In distributed learning systems, even a single adversarial node could disrupt the system operation. We developed two approaches to this problem. The first suitable when we are able to encode the data stored at the distributed nodes and the other when one cannot do so, and also have high-dimensional models. We describe each below.

When one uses partially trusted nodes for distributed optimization, nodes could potentially be malicious, and return adversarial responses. We study distributed optimization in the presence of Byzantine adversaries, where both data and computation are distributed among m worker machines, t of which can be corrupt and collaboratively deviate arbitrarily from their pre-specified programs, and a designated (master) node iteratively computes the model/parameter vector for generalized linear models. We proposed a method based on data encoding and error correction over real numbers to combat adversarial attacks, without any statistical assumptions on the data. We demonstrated that up to t ~ (m-1)/2 corrupt worker nodes can be tolerated, which is information-theoretically optimal. This is based on a sparse encoding scheme which enables computationally efficient data encoding and decoding. Our results demonstrated a trade-off between corruption threshold and the resource requirement (storage and computational/communication complexity).
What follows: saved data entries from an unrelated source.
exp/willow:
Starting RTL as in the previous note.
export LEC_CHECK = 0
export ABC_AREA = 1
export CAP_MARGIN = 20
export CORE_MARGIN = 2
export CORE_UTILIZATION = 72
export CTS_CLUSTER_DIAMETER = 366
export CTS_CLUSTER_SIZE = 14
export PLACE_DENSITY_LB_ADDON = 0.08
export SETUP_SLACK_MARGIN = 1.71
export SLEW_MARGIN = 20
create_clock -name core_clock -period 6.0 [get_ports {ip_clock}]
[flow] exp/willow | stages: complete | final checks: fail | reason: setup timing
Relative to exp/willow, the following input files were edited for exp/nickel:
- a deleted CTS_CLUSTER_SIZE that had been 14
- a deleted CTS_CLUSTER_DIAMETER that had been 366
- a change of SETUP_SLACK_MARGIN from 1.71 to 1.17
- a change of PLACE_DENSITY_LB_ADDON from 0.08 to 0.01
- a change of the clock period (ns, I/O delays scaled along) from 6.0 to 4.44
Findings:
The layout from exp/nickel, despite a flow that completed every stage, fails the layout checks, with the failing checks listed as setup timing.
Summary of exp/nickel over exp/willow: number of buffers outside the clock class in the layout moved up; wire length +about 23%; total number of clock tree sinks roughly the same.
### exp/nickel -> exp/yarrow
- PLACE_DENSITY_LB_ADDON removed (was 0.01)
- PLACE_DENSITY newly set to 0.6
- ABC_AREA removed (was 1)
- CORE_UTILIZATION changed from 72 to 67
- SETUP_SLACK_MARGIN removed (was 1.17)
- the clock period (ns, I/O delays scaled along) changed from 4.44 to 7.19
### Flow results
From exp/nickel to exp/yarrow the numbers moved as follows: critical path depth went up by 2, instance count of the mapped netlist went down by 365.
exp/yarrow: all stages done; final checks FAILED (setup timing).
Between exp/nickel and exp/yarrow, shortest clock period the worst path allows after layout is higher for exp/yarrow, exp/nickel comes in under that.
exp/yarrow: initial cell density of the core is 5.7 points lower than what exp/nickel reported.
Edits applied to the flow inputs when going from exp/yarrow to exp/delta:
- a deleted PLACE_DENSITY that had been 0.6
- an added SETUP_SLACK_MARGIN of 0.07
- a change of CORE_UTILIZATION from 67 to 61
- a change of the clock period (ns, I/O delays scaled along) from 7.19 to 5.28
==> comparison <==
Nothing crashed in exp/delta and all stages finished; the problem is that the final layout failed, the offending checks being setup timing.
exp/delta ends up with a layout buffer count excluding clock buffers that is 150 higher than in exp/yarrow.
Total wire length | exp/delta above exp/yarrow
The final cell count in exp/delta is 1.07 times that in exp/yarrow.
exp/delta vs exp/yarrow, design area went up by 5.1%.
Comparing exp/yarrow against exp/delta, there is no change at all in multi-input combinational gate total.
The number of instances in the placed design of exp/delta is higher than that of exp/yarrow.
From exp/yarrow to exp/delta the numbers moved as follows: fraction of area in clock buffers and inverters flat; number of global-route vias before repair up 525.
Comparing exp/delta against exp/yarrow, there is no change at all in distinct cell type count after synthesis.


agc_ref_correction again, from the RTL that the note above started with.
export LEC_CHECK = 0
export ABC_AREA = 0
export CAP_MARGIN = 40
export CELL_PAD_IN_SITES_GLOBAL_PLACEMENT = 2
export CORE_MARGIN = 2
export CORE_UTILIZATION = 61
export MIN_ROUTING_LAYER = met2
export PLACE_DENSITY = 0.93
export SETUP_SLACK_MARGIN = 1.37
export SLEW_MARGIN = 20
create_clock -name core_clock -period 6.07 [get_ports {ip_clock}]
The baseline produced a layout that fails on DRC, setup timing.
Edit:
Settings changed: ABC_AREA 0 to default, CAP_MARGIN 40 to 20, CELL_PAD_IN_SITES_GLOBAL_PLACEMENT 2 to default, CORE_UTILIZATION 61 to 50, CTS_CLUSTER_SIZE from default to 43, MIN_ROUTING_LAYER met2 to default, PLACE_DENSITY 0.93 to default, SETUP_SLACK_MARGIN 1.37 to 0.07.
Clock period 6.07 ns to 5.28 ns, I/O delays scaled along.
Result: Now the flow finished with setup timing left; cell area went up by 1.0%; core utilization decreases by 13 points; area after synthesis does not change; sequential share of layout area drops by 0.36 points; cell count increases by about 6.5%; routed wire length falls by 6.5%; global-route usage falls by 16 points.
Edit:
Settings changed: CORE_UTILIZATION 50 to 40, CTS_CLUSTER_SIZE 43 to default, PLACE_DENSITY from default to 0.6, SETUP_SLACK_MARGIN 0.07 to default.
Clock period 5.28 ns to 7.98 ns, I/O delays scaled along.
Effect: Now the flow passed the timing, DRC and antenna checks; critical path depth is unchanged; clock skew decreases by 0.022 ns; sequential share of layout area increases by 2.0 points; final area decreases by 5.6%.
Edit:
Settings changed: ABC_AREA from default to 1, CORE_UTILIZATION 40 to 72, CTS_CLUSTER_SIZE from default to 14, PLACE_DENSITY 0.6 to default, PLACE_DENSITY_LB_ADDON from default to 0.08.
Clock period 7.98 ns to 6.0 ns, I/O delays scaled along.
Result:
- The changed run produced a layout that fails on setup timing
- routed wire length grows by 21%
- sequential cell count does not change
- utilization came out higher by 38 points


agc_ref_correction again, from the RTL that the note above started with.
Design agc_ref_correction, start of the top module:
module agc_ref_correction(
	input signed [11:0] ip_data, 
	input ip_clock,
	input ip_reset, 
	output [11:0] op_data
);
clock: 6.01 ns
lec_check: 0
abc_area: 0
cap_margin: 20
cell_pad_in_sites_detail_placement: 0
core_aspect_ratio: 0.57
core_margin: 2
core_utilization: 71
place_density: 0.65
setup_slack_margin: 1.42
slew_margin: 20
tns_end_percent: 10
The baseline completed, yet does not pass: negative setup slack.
Design AXI_LITE_PROJ, start of the top module:
module AXI_LITE_PROJ #(
    parameter   ADDRESS     =   32,
    parameter   DATA_WIDTH  =   32
)
(
    input                   clk,
    input                   reset_n,
    input      [31:0]       C_ADRR,
    input      [31:0]       C_DATA,
    input                   C_VALID,
    input                   C_VALID_R,
    input      [31:0]       C_ADRR_R,
    output     [31:0]       C_DATA_READ,
    input      [3:0 ]       C_STRB,
    output reg              READY_S
);
make LEC_CHECK=0 CAP_MARGIN=20 CORE_MARGIN=2 CORE_UTILIZATION=40 PLACE_DENSITY=0.6 SLEW_MARGIN=20 finish   # period 11.3 ns
run.sh (not shown) runs the stock make flow with config.mk's settings and CLKGATE_MAP_FILE=.
==> next run, changes <==
--- a/flow/config.mk
+++ b/flow/config.mk
@@ -8,5 +8,6 @@
 export CAP_MARGIN = 20
 export CORE_MARGIN = 2
-export CORE_UTILIZATION = 40
+export CORE_UTILIZATION = 58
+export CTS_CLUSTER_SIZE = 39
 export PLACE_DENSITY = 0.6
 export SLEW_MARGIN = 20
==> flow/constraint.sdc (replaced) <==
create_clock -name core_clock -period 6.42 [get_ports {clk}]
set_input_delay 1.2840 -clock core_clock [delete_from_list [all_inputs] [get_ports {clk}]]
set_output_delay 1.2840 -clock core_clock [all_outputs]
set_load 0.01 [all_outputs]
Now the flow ran to the end with violations: negative setup slack.
Synthesized area does not change.
Routed wire length came out higher by 8.3%.
Worst hold slack hardly moves.
Setup slack gets worse by 1.4 ns.
Combinational power climbs by 85%.
Power went up by 82%.
Global-route usage increases by 15 points.
Via count climbs by 6.6%.
Sequential share of layout area drops by 1.7 points.
job 4475:
Design atan, start of the top module:
module atan
(
    input                       clk         ,
    input                       rst_n       ,
    input                       trig        ,
    output                      vld         ,
    input       signed  [16:0]  para_in     ,
    output  reg signed  [11:0]  atany            
);
Size in the first run: roughly 57 flip-flops, about 33 I/O pins, about 10,000 sq um of cells after synthesis.
clock: 5.16 ns
lec_check: 0
cap_margin: 20
core_margin: 2
core_utilization: 66
place_density: 0.35
slew_margin: 20
run.sh (not shown) runs the stock make flow with config.mk's settings and CLKGATE_MAP_FILE=.
Job 4475 | stages: all done | timing, DRC, antenna: all pass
When building learning models in the presence of malicious input from potentially compromised (Byzantine) edge nodes, a challenge is to design robust methods that give provable guarantees for learning models despite such attacks. This becomes especially challenging when the models are high-dimensional, since optimal adversary filtering techniques, such as geometric median etc., become computationally infeasible. Alternatively, computationally feasible methods have poor performance in high-dimensions. All these challenges imply that traditional methods designed for learning models in data centers are not directly portable to federated/distributed learning.
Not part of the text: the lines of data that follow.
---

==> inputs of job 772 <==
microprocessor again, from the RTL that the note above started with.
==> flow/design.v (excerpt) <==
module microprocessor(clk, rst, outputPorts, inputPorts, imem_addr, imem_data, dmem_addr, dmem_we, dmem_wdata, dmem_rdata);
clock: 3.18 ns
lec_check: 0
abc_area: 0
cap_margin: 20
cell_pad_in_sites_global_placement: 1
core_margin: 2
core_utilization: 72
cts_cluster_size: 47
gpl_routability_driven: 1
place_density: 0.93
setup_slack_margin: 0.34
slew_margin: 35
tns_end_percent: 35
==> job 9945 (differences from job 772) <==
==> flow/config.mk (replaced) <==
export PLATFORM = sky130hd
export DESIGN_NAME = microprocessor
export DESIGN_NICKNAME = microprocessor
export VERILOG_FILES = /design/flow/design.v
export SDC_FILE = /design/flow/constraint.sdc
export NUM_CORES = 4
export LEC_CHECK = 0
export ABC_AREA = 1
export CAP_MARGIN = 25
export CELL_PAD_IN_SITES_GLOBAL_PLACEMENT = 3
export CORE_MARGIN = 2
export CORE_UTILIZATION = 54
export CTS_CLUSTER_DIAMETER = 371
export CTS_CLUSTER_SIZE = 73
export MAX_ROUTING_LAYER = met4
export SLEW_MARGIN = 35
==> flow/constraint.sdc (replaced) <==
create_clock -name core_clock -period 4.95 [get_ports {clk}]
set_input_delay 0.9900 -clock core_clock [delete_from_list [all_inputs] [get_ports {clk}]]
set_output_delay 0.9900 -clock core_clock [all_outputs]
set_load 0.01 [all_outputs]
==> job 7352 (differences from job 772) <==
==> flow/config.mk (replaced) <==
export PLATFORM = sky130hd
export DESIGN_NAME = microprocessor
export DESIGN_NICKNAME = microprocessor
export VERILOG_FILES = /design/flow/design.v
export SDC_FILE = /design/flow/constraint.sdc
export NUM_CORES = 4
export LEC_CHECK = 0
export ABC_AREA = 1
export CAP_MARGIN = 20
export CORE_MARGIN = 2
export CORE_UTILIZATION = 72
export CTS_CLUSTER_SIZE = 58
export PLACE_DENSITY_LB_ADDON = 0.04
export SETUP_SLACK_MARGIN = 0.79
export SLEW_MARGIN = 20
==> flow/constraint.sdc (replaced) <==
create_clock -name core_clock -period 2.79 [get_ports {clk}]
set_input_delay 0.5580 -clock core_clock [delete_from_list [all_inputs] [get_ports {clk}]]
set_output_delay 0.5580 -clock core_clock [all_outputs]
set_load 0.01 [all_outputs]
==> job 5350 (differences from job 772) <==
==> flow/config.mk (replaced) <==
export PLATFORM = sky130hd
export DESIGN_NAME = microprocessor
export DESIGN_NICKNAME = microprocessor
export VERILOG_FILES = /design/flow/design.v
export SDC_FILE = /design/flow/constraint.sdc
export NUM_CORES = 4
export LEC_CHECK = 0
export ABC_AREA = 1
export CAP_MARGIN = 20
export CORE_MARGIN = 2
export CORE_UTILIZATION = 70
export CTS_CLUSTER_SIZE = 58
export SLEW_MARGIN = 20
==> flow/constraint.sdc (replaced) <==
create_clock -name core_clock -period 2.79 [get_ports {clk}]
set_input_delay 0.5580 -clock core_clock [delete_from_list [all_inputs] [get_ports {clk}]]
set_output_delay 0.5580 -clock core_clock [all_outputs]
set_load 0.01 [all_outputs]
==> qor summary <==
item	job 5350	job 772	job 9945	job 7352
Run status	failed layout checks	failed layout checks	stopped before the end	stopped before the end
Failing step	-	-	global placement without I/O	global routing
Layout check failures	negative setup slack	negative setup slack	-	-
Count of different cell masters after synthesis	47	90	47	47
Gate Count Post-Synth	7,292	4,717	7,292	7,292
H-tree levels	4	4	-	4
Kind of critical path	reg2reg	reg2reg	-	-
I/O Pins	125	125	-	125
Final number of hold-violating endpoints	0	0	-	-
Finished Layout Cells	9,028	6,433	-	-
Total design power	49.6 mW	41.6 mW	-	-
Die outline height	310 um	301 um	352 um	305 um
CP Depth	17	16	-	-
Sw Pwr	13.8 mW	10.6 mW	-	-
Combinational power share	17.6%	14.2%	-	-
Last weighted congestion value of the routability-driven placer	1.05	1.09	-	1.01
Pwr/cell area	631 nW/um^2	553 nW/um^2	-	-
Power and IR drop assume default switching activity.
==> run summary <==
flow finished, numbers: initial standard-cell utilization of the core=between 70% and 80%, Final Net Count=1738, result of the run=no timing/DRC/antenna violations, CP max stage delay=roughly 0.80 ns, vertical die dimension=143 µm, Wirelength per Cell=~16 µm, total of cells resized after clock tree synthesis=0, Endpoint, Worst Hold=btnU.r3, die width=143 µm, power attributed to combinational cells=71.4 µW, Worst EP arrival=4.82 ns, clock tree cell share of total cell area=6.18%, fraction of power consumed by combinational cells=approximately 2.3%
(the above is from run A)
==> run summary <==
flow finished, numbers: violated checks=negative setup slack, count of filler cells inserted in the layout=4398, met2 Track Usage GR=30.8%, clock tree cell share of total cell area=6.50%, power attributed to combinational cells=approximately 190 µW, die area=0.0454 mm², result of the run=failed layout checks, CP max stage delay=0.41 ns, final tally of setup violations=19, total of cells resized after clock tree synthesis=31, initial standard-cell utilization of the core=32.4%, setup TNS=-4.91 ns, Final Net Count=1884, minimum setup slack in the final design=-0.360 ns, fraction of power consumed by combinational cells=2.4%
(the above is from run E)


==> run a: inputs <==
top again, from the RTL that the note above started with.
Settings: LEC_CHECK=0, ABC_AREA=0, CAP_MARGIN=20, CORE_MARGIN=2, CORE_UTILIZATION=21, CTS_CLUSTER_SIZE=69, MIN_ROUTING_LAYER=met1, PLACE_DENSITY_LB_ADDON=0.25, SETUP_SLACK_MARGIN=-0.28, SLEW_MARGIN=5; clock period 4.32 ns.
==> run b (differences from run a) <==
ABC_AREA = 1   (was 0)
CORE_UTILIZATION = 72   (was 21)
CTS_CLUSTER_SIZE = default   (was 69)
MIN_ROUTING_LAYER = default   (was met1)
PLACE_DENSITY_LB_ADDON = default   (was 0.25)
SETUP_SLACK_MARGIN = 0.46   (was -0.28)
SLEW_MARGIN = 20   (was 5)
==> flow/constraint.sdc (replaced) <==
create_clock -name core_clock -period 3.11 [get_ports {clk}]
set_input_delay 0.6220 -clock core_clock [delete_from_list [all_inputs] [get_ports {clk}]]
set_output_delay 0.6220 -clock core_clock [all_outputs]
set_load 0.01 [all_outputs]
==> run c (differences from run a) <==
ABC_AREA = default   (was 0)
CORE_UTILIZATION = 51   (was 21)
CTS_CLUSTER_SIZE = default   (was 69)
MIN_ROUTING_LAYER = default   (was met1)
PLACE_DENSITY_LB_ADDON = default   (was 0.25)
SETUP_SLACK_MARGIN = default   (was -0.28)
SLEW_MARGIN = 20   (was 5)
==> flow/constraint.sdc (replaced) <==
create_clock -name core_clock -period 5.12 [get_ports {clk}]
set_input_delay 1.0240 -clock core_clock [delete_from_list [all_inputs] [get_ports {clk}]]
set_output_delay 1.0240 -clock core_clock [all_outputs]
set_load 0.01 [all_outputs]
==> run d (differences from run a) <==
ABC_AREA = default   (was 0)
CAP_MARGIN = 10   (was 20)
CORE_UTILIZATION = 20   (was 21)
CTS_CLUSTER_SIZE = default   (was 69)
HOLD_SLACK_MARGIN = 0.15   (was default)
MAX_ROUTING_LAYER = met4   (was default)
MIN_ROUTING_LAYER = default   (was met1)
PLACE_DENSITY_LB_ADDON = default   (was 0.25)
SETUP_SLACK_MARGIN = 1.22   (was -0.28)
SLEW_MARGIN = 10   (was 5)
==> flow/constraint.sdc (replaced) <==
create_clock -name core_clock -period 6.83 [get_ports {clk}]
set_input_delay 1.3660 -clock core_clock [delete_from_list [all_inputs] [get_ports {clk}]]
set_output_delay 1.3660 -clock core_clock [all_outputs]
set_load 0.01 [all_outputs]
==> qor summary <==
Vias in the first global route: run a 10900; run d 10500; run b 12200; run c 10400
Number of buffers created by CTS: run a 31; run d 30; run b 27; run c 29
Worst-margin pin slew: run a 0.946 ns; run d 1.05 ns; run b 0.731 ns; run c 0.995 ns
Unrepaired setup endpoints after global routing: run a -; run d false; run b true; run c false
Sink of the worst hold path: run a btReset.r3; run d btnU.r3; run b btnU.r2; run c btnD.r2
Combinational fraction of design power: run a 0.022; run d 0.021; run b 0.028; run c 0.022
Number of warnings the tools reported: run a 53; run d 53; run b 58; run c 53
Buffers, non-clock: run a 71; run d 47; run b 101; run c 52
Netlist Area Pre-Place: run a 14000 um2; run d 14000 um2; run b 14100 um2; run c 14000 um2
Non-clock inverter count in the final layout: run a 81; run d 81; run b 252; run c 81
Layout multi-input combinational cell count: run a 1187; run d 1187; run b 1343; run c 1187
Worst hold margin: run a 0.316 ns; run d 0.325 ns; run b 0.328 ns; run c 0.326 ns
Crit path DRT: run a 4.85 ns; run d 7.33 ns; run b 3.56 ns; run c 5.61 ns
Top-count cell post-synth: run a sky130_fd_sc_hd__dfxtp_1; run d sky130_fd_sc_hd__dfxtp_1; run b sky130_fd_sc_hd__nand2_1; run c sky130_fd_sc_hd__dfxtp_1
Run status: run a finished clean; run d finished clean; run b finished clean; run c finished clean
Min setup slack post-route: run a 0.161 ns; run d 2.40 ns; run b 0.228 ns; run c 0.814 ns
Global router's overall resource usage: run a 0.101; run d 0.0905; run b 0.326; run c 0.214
Setup of run A:
==> flow/design.v (excerpt) <==
module apb_dut (
  input  wire        PSEL,
  input  wire        PENABLE,
  input  wire [31:0] PADDR,
  input  wire        PWRITE,
  input  wire [31:0] PWDATA,
  input  wire        PCLK,
  input  wire        PRESET,
  output reg  [31:0] PRDATA,
  output reg         PREADY,
  output reg         PSLVERR
);
  parameter IDLE   = 2'b00;
  parameter SETUP  = 2'b01;
  parameter ACCESS = 2'b10;
  reg [1:0] ps, ns;  
  reg [31:0] mem [31:0];  
  reg        mem_we;      
  always @(posedge PCLK) begin
    if (PRESET) begin
      ps <= IDLE;
    end else begin
      ps <= ns;
    end
  end
  always @(posedge PCLK) begin
    if (mem_we) begin
      mem[PADDR[4:0]] <= PWDATA;
    end
  end
  always @(*) begin
    ns      = ps;
    PREADY  = 1'b0;  
    PSLVERR = 1'b0;  
    mem_we  = 1'b0;
    PRDATA  = mem[PADDR[4:0]];
    case (ps)
      IDLE: begin
        if (PSEL == 1'b1 && PENABLE == 1'b0) begin
          ns = SETUP;
        end else begin
          ns = IDLE;
        end
      end
      SETUP: begin
        if (PSEL == 1'b1 && PENABLE == 1'b1) begin
          ns     = ACCESS;
          PREADY = 1'b1;  
          if (PADDR >= 32) begin  
            PSLVERR = 1'b1;
          end else begin
            if (PWRITE) begin
              mem_we = 1'b1;
            end
          end
        end else if (PSEL == 1'b1 && PENABLE == 1'b0) begin
          ns = SETUP;
        end else begin
          ns = IDLE;
        end
      end
      ACCESS: begin
        PREADY = 1'b1;  
        if (PADDR >= 32) begin
          PSLVERR = 1'b1;
        end
        if (PSEL == 1'b1 && PENABLE == 1'b0) begin
          ns = SETUP;
        end else if (PSEL == 1'b0 && PENABLE == 1'b0) begin
          ns = IDLE;
        end else begin
          ns = IDLE;
        end
      end
  ...
export LEC_CHECK = 0
export ABC_AREA = 1
export CAP_MARGIN = 25
export CORE_MARGIN = 5
export CORE_UTILIZATION = 38
export CTS_CLUSTER_DIAMETER = 115
export GPL_ROUTABILITY_DRIVEN = 0
export HOLD_SLACK_MARGIN = 0.24
export SLEW_MARGIN = 40
create_clock -name core_clock -period 4.2 [get_ports {PCLK}]
run.sh (not shown) runs the stock make flow with config.mk's settings and CLKGATE_MAP_FILE=.
Run A completed every stage of the flow, and the final layout passed the timing, DRC and antenna checks.
> inputs changed (run A -> run B)
- SLEW_MARGIN: 40 -> 20
- HOLD_SLACK_MARGIN: 0.24 -> unset
- SETUP_SLACK_MARGIN: unset -> 0.53
- ABC_AREA: 1 -> 0
- CAP_MARGIN: 25 -> 20
- PLACE_DENSITY: unset -> 0.4
- CTS_CLUSTER_DIAMETER: 115 -> 333
- CORE_MARGIN: 5 -> 2
- GPL_ROUTABILITY_DRIVEN: 0 -> unset
- CTS_CLUSTER_SIZE: unset -> 98
- CORE_UTILIZATION: 38 -> 72
- the clock period (ns, I/O delays scaled along): 4.2 -> 2.33
==> results <==
- Going from run A to run B, placed cell area shrank by a few percent.
- Delta(portion of the post-synthesis area used by sequential elements, run B - run A) > 0
- No final results exist for run B, since it was stopped by error DPL-0033 during global routing.
- Between run A and run B, the flow reports post-synthesis chip area from yosys decreasing by a little under 10%.
- In the metrics for run B and run A, the one carrying the lower cell count listed in synth_stat.txt is run B.
- Gate count after technology mapping shrinks by more than a quarter when moving from run A to run B.
- On placement-stage worst setup slack, the lower figure sits with run B, not run A.
Setup changes, run B to run C
- a deleted SETUP_SLACK_MARGIN that had been 0.53
- a deleted PLACE_DENSITY that had been 0.4
- a change of CORE_UTILIZATION from 72 to 34
- a deleted CTS_CLUSTER_DIAMETER that had been 333
- a deleted ABC_AREA that had been 0
- a deleted CTS_CLUSTER_SIZE that had been 98
- a change of the clock period (ns, I/O delays scaled along) from 2.33 to 4.19
Results
Run C was carried through to the last stage, and its layout satisfied the timing, DRC and antenna checks.
Count of state elements after synthesis came out exactly the same in run C and run B.
Die extent in x: run C vs run B up 110 um
What run B reported for number of gates resized after CTS has to be multiplied by 0.098 to get the figure for run C.
Run C falls short of run B in area enclosed by the die boundary.
NOTE: fraction of the core area occupied by cells at floorplan in run C falls short of that of run B
Compared to run B, run C has number of placed instances, taps included 757 higher.
The core area number comes out higher for run C vs run B.
Re deepest level of the CTS H-tree: run C is 2 up on run B.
Adversary filtering techniques, previously developed are either unsuitable for high-dimensional models or make homogeneous statistical assumptions on data, making them unsuitable for federated learning, where the local data is heterogeneous and one cannot make such statistical assumptions. We developed a robust learning framework suitable for federated learning with local heterogeneous data, which used local computation to also enable communication efficiency. To combat the adversaries, we employed an efficient (polynomial complexity) high-dimensional robust mean estimation algorithm at the server to filter-out corrupt vectors; and to analyze the outlier-filtering procedure, we developed a novel matrix concentration result for heterogeneous data that may be of independent interest. We provided convergence analyses for both strongly-convex and non-convex smooth objectives in the heterogeneous data setting, where different clients may have different local datasets, and we do not make any probabilistic assumptions on data generation.